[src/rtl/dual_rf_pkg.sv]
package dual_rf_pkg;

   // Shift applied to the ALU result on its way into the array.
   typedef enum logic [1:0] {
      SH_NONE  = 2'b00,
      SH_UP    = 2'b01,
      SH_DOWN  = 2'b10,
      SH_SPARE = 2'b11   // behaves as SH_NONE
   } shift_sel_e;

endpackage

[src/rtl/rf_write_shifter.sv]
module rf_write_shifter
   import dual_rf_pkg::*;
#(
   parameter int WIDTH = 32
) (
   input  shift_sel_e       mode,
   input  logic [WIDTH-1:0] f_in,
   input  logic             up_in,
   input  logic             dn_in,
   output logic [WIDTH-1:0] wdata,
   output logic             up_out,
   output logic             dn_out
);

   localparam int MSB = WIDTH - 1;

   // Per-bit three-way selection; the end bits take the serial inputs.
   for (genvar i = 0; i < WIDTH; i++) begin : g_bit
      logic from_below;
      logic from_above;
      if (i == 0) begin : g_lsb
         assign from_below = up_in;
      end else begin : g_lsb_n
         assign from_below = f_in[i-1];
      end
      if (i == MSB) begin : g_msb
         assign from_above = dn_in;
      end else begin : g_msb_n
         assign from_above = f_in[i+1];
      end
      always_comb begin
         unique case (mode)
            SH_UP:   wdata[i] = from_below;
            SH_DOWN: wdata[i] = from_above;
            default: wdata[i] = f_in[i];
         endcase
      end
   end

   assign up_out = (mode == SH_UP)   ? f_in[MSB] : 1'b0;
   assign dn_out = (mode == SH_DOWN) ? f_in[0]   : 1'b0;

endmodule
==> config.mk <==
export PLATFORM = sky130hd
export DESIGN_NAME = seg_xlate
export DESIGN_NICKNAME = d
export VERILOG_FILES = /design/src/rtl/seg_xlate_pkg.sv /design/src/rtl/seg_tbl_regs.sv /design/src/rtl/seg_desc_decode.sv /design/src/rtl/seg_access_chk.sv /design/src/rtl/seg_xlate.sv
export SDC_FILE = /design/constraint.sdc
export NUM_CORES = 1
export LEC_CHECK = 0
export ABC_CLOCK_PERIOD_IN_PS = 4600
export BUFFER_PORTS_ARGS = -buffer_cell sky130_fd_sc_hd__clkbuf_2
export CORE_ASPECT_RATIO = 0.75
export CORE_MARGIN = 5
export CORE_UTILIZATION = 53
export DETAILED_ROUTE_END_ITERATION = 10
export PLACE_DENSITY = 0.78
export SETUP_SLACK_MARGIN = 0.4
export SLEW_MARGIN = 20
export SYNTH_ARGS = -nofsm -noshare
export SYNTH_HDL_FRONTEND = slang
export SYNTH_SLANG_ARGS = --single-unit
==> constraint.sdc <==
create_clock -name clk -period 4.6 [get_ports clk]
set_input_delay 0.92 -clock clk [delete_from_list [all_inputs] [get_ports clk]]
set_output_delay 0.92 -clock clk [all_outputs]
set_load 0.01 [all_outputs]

--

_About this exercise_:
Exactly as written above, copy every line.

_Exercise output_:
[src/rtl/dual_rf_pkg.sv]
package dual_rf_pkg;

   // Shift applied to the ALU result on its way into the array.
   typedef enum logic [1:0] {
      SH_NONE  = 2'b00,
      SH_UP    = 2'b01,
      SH_DOWN  = 2'b10,
      SH_SPARE = 2'b11   // behaves as SH_NONE
   } shift_sel_e;

endpackage

[src/rtl/rf_write_shifter.sv]
module rf_write_shifter
   import dual_rf_pkg::*;
#(
   parameter int WIDTH = 32
) (
   input  shift_sel_e       mode,
   input  logic [WIDTH-1:0] f_in,
   input  logic             up_in,
   input  logic             dn_in,
   output logic [WIDTH-1:0] wdata,
   output logic             up_out,
   output logic             dn_out
);

   localparam int MSB = WIDTH - 1;

   // Per-bit three-way selection; the end bits take the serial inputs.
   for (genvar i = 0; i < WIDTH; i++) begin : g_bit
      logic from_below;
      logic from_above;
      if (i == 0) begin : g_lsb
         assign from_below = up_in;
      end else begin : g_lsb_n
         assign from_below = f_in[i-1];
      end
      if (i == MSB) begin : g_msb
         assign from_above = dn_in;
      end else begin : g_msb_n
         assign from_above = f_in[i+1];
      end
      always_comb begin
         unique case (mode)
            SH_UP:   wdata[i] = from_below;
            SH_DOWN: wdata[i] = from_above;
            default: wdata[i] = f_in[i];
         endcase
      end
   end

   assign up_out = (mode == SH_UP)   ? f_in[MSB] : 1'b0;
   assign dn_out = (mode == SH_DOWN) ? f_in[0]   : 1'b0;

endmodule
==> config.mk <==
export PLATFORM = sky130hd
export DESIGN_NAME = seg_xlate
export DESIGN_NICKNAME = d
export VERILOG_FILES = /design/src/rtl/seg_xlate_pkg.sv /design/src/rtl/seg_tbl_regs.sv /design/src/rtl/seg_desc_decode.sv /design/src/rtl/seg_access_chk.sv /design/src/rtl/seg_xlate.sv
export SDC_FILE = /design/constraint.sdc
export NUM_CORES = 1
export LEC_CHECK = 0
export ABC_CLOCK_PERIOD_IN_PS = 4600
export BUFFER_PORTS_ARGS = -buffer_cell sky130_fd_sc_hd__clkbuf_2
export CORE_ASPECT_RATIO = 0.75
export CORE_MARGIN = 5
export CORE_UTILIZATION = 53
export DETAILED_ROUTE_END_ITERATION = 10
export PLACE_DENSITY = 0.78
export SETUP_SLACK_MARGIN = 0.4
export SLEW_MARGIN = 20
export SYNTH_ARGS = -nofsm -noshare
export SYNTH_HDL_FRONTEND = slang
export SYNTH_SLANG_ARGS = --single-unit
==> constraint.sdc <==
create_clock -name clk -period 4.6 [get_ports clk]
set_input_delay 0.92 -clock clk [delete_from_list [all_inputs] [get_ports clk]]
set_output_delay 0.92 -clock clk [all_outputs]
set_load 0.01 [all_outputs]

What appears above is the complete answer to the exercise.